In der Regel stimmen Personalräte aber Anträgen (beabsichtigten Maßnahmen) der Dienststellenleitung zu, bei denen die Einbindung des Personalrates im frühen Vorfeld der beabsichtigten Maßnahme tatsächlich beachtet wurde. Sind die Anregungen und Bedenken und/oder Optimierungsvorschläge des Personalrates vor Erstellung des Antrages auf Zustimmung nämlich berücksichtigt, ist kein Grund erkennbar, weshalb der Personalrat dem Antrag nicht zustimmen soll. Der Personalrat ist nämlich auf sogenannte „Augenhöhe“ mit der Dienststellenleitung eingebunden gewesen, was auch dem § 2 des LPVG/NW entspricht, worin die sogenannte „vertrauensvolle Zusammenarbeit“ geregelt ist.

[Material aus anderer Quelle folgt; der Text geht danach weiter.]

$ cat config.mk
export PLATFORM = sky130hd
export DESIGN_NAME = trellis_flag_arbiter
export DESIGN_NICKNAME = d
export VERILOG_FILES = /design/src/rtl/trellis_flag_arbiter.sv
export SDC_FILE = /design/constraint.sdc
export NUM_CORES = 2
export LEC_CHECK = 0
export BUFFER_PORTS_ARGS = -buffer_cell sky130_fd_sc_hd__buf_2
export CAP_MARGIN = 20
export CORE_ASPECT_RATIO = 1.4
export CORE_MARGIN = 4
export CORE_UTILIZATION = 50
export DETAILED_ROUTE_END_ITERATION = 10
export GPL_ROUTABILITY_DRIVEN = 0
export PLACE_DENSITY = 0.81
export SYNTH_ARGS = -nofsm -noshare
export SYNTH_HDL_FRONTEND = slang
export SYNTH_SLANG_ARGS = --single-unit
$ cat constraint.sdc
create_clock -name clk -period 3.5 [get_ports clk]
set_input_delay 0.35 -clock clk [delete_from_list [all_inputs] [get_ports clk]]
set_output_delay 0.35 -clock clk [all_outputs]
set_load 0.05 [all_outputs]
$ cat src/rtl/trellis_flag_arbiter.sv
// trellis_flag_arbiter: two-stage arbiter that thins the per-lane trellis flags.
// A flagged lane is dropped when a flagged neighbour within d = seq_length-1
// lanes has a lower energy, or the same energy and a lower index. The last d
// lanes of the previous valid frame are kept as history, so a flag near the
// start of a frame also competes with kept flags near the end of the last frame.
// Optional kept-flag statistics counter: define TRELLIS_FLAG_ARBITER_STATS_EN.
module trellis_flag_arbiter #(
   parameter int width                   = 16,
   parameter int num_of_trellis_patterns = 4,
   parameter int seq_length              = 3,
   parameter int ener_bitwidth           = 18,
   parameter int cnt_bitwidth            = 16
) (
   input  logic                                                          clk,
   input  logic                                                          rst,
   input  logic                                                          in_valid,
   input  logic [width-1:0][$clog2(2*num_of_trellis_patterns+1)-1:0]    in_flags,
   input  logic [width-1:0][ener_bitwidth-1:0]                           in_eners,
   output logic                                                          out_valid,
   output logic [width-1:0][$clog2(2*num_of_trellis_patterns+1)-1:0]    out_flags,
   input  logic                                                          stat_clear,
   output logic [cnt_bitwidth-1:0]                                       flag_count
);

   localparam int F = $clog2(2*num_of_trellis_patterns+1);
   localparam int D = seq_length - 1;

   logic                               r_s1_valid;
   logic [width-1:0][F-1:0]            r_s1_flags;
   logic [width-1:0][ener_bitwidth-1:0] r_s1_eners;
   logic [D-1:0][F-1:0]                r_hist_flags;
   logic [D-1:0][ener_bitwidth-1:0]    r_hist_eners;
   logic                               r_out_valid;
   logic [width-1:0][F-1:0]            r_out_flags;
   logic [width-1:0][F-1:0]            w_kept_flags;
   logic [width-1:0]                   w_keep;

   // Stage 1: capture the frame on in_valid, otherwise hold the last one.
   always_ff @(posedge clk) begin
      if (rst) begin
         r_s1_valid <= 1'b0;
         r_s1_flags <= '0;
         r_s1_eners <= '0;
      end else begin
         r_s1_valid <= in_valid;
         if (in_valid) begin
            r_s1_flags <= in_flags;
            r_s1_eners <= in_eners;
         end
      end
   end

   // Arbitration: in-frame neighbours within D, then history lanes for the first D lanes.
   always_comb begin
      w_keep       = '0;
      w_kept_flags = '0;
      for (int i = 0; i < width; i++) begin
         w_keep[i] = (r_s1_flags[i] != '0);
         for (int j = 0; j < width; j++) begin
            if ((j != i) && (j <= i + D) && (i <= j + D) && (r_s1_flags[j] != '0)) begin
               if ((r_s1_eners[j] < r_s1_eners[i]) ||
                   ((r_s1_eners[j] == r_s1_eners[i]) && (j < i))) begin
                  w_keep[i] = 1'b0;
               end
            end
         end
         // History slot k sat at lane width-D+k, i.e. D-k+i lanes before lane i.
         for (int k = 0; k < D; k++) begin
            if ((i <= k) && (r_hist_flags[k] != '0) && (r_hist_eners[k] <= r_s1_eners[i])) begin
               w_keep[i] = 1'b0;
            end
         end
         w_kept_flags[i] = w_keep[i] ? r_s1_flags[i] : '0;
      end
   end

   // Stage 2: register the result and roll the history, only for valid frames.
   always_ff @(posedge clk) begin
      if (rst) begin
         r_out_valid  <= 1'b0;
         r_out_flags  <= '0;
         r_hist_flags <= '0;
         r_hist_eners <= '0;
      end else begin
         r_out_valid <= r_s1_valid;
         if (r_s1_valid) begin
            r_out_flags <= w_kept_flags;
            for (int k = 0; k < D; k++) begin
               r_hist_flags[k] <= w_kept_flags[width-D+k];
               r_hist_eners[k] <= r_s1_eners[width-D+k];
            end
         end
      end
   end

   assign out_valid = r_out_valid;
   assign out_flags = r_out_flags;

`ifdef TRELLIS_FLAG_ARBITER_STATS_EN
   // Sum is wide enough to hold a saturated count plus a full frame of kept lanes.
   localparam int SW = cnt_bitwidth + $clog2(width + 1);
   localparam logic [SW-1:0] CntMax = SW'({cnt_bitwidth{1'b1}});

   logic [SW-1:0]           w_pop;
   logic [SW-1:0]           w_sum;
   logic [cnt_bitwidth-1:0] r_cnt;

   // Count kept lanes in the frame currently presented on out_flags.
   always_comb begin
      w_pop = '0;
      for (int i = 0; i < width; i++) begin
         if (r_out_flags[i] != '0) begin
            w_pop = w_pop + SW'(1);
         end
      end
      w_sum = SW'(r_cnt) + w_pop;
   end

   // Saturating accumulate; clear (or reset) beats a coincident out_valid.
   always_ff @(posedge clk) begin
      if (rst || stat_clear) begin
         r_cnt <= '0;
      end else if (r_out_valid) begin
         r_cnt <= (w_sum > CntMax) ? {cnt_bitwidth{1'b1}} : w_sum[cnt_bitwidth-1:0];
      end
   end

   assign flag_count = r_cnt;
`else
   logic w_unused_stat_clear;
   assign w_unused_stat_clear = stat_clear;
   assign flag_count          = '0;
`endif

endmodule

Personalräte, und das scheint mir auch nach der Novelle zum LPVG/NW häufiger der Fall zu sein, die nicht rechtzeitig und umfassend in die durch die Dienststelle beabsichtigten Maßnahmen eingebunden werden, versagen dann meistenteils die Befürwortung der Anträge, weil sie erkennen müssen, dass sich an den beabsichtigten Maßnahmen kaum etwas oder nichts aus Anregung- und Bedenkensicht des Personalrates verändern lässt. Die Versagung der Zustimmung kann im sich daran anschließenden Prozedere um viele Wochen hinauszögern und nicht vorher abzusehende Folgekosten für die Dienststellenleitung erzeugen.

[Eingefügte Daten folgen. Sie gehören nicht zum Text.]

`src/rtl/mem_ctrl_pkg.sv`:
```
// mem_ctrl_pkg: shared state encoding and sizing constants for mem_access_ctrl.
// Contents: state_e (IDLE/ISSUE/CAPTURE/RESP), WORD_BYTES, WORD_LSB, DEF_DEPTH, DEF_CNT_W.
package mem_ctrl_pkg;
    localparam int WORD_BYTES = 4;
    localparam int WORD_LSB   = $clog2(WORD_BYTES);
    localparam int DEF_DEPTH  = 128;
    localparam int DEF_CNT_W  = 16;
    typedef enum logic [1:0] {IDLE, ISSUE, CAPTURE, RESP} state_e;
endpackage

```
`src/rtl/mem_align_check.sv`:
```
// mem_align_check: flags byte addresses that are misaligned or beyond the word memory.
// Ports: addr (byte address in), err (1 = misaligned or word index >= DEPTH).
module mem_align_check
    import mem_ctrl_pkg::*;
#(
    parameter int DEPTH = DEF_DEPTH
) (
    input  logic [31:0] addr,
    output logic        err
);
    assign err = (addr[WORD_LSB-1:0] != '0) || (32'(addr[31:WORD_LSB]) >= 32'(DEPTH));
endmodule

```
`src/rtl/mem_access_ctrl.sv`:
```
// mem_access_ctrl: single-outstanding load/store sequencer between an initiator and a word memory.
// Ports: clock_in/reset (sync, active-low); req_valid/req_ready/req_write/req_addr/req_wdata (request);
//        resp_valid/resp_ready/resp_rdata/resp_err (response); memAddress/memWriteData/memWrite/
//        memRead/memReadData (memory side); txn_count (completed non-error accesses, wrapping).
// Build option: define MEM_ALIGN_CHECK_EN to reject misaligned/out-of-range requests with resp_err.
module mem_access_ctrl
    import mem_ctrl_pkg::*;
#(
    parameter int DEPTH = DEF_DEPTH,
    parameter int CNT_W = DEF_CNT_W
) (
    input  logic             clock_in,
    input  logic             reset,
    input  logic             req_valid,
    output logic             req_ready,
    input  logic             req_write,
    input  logic [31:0]      req_addr,
    input  logic [31:0]      req_wdata,
    output logic             resp_valid,
    input  logic             resp_ready,
    output logic [31:0]      resp_rdata,
    output logic             resp_err,
    output logic [31:0]      memAddress,
    output logic [31:0]      memWriteData,
    output logic             memWrite,
    output logic             memRead,
    input  logic [31:0]      memReadData,
    output logic [CNT_W-1:0] txn_count
);
    state_e                 state_q, state_d;
    logic                   write_q, write_d;
    logic [31-WORD_LSB:0]   addr_q, addr_d;
    logic [31:0]            wdata_q, wdata_d;
    logic [31:0]            rdata_q, rdata_d;
    logic                   err_q, err_d;
    logic [CNT_W-1:0]       cnt_q, cnt_d;
    logic                   bad;
    logic                   mem_phase;

`ifdef MEM_ALIGN_CHECK_EN
    mem_align_check #(.DEPTH(DEPTH)) u_align (
        .addr (req_addr),
        .err  (bad)
    );
`else
    // Byte offset and memory size play no part when checking is compiled out.
    logic unused_addr_lsb;
    localparam int unused_depth = DEPTH;
    assign unused_addr_lsb = ^req_addr[WORD_LSB-1:0];
    assign bad = 1'b0;
`endif

    always_comb begin
        state_d = state_q;
        write_d = write_q;
        addr_d  = addr_q;
        wdata_d = wdata_q;
        rdata_d = rdata_q;
        err_d   = err_q;
        cnt_d   = cnt_q;
        case (state_q)
            IDLE: if (req_valid) begin
                write_d = req_write;
                addr_d  = req_addr[31:WORD_LSB];
                wdata_d = req_wdata;
                rdata_d = '0;
                err_d   = bad;
                state_d = bad ? RESP : ISSUE;
            end
            ISSUE:   state_d = write_q ? RESP : CAPTURE;
            CAPTURE: begin
                rdata_d = memReadData;
                state_d = RESP;
            end
            RESP: if (resp_ready) begin
                state_d = IDLE;
                cnt_d   = cnt_q + CNT_W'(!err_q);
            end
            default: state_d = IDLE;
        endcase
    end

    always_ff @(posedge clock_in) begin
        if (!reset) begin
            state_q <= IDLE;
            write_q <= 1'b0;
            addr_q  <= '0;
            wdata_q <= '0;
            rdata_q <= '0;
            err_q   <= 1'b0;
            cnt_q   <= '0;
        end else begin
            state_q <= state_d;
            write_q <= write_d;
            addr_q  <= addr_d;
            wdata_q <= wdata_d;
            rdata_q <= rdata_d;
            err_q   <= err_d;
            cnt_q   <= cnt_d;
        end
    end

    // Memory bus is only driven while an access is in flight; quiet otherwise.
    assign mem_phase    = (state_q == ISSUE) || (state_q == CAPTURE);
    assign req_ready    = (state_q == IDLE);
    assign resp_valid   = (state_q == RESP);
    assign resp_rdata   = resp_valid ? rdata_q : '0;
    assign resp_err     = resp_valid && err_q;
    assign memAddress   = mem_phase ? 32'(addr_q) : '0;
    assign memWriteData = mem_phase ? wdata_q : '0;
    assign memWrite     = (state_q == ISSUE) && write_q;
    assign memRead      = ((state_q == ISSUE) && !write_q) || (state_q == CAPTURE);
    assign txn_count    = cnt_q;
endmodule
```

Gerade, wo es um beabsichtigte Maßnahmen aus dem Mitbestimmungskatalog nach § 72 LPVG/NW geht, die die Beschäftigten unmittelbar betreffen, wäre jeder Dienststellenleiter klug beraten, das frühe Vorfeld der beabsichtigten Maßnahme zu berücksichtigen.
Leider hat der Gesetzgeber es auch bei dieser Novelle zum LPVG/NW versäumt, das „Vorfeld der beabsichtigten Maßnahme“ und die darin implizite liegende Beteiligung des Personalrates genauestens zu definieren. Aus diesem Grunde besteht ja hier auch wieder die Unsicherheit bei vielen Personalräten.
Personalräte sollten es deshalb nicht scheuen, mit den jeweiligen Dienststellenleitern die rechtzeitige Einbindung des Personalrates im Vorfeld der beabsichtigten Maßnahme zu besprechen, und einen jeweiligen Rahmen per Dienstvereinbarung festzulegen. Die Vorteile der rechtzeitigen Einbindung des Personalrates im Vorfeld der beabsichtigten Maßnahme liegen allesamt auf der Hand. Es liegt in erster Linie bei den Personalräten, diese Vorteile (Zeit, Geld, Vermeidung von Frust, spätere Akzeptanz durch das Personal) dem Dienststellenleiter aufzuzeigen.
Da, wo Personalräte mit ihren begründeten Vorschlägen wider besseren Wissens kein Gehör finden, liegt meistenteils die bewusste Vermeidung der „Begegnung auf Augenhöhe“ zwischen Dienststellenleiter und Personalrat vor, was dann aber ganz klar dem nichtverständigen Dienststellenleiter angelastet werden muss.
Die nichtrechtzeitige Einbindung des Personalrates ist ein feststellungsklagerelevanter Tatbestand, der durch Personalräte nach diesseitigem Dafürhalten bei den Verwaltungsgerichten dann eingebracht werden kann (§ 79 LPVG/NW), wenn die Absicht des Dienststellenleiters, den Personalrat bewusst im Vorfeld der beabsichtigten Maßnahme -also nicht rechtzeitig und umfassend- informiert zu haben, gegebenenfalls, um den Personalrat zu einer Entscheidung zu „zwingen“ , die unförderlich für die Dienststelle und ihre Beschäftigten ist, oder sich in der Folge schädlich auswirken wird.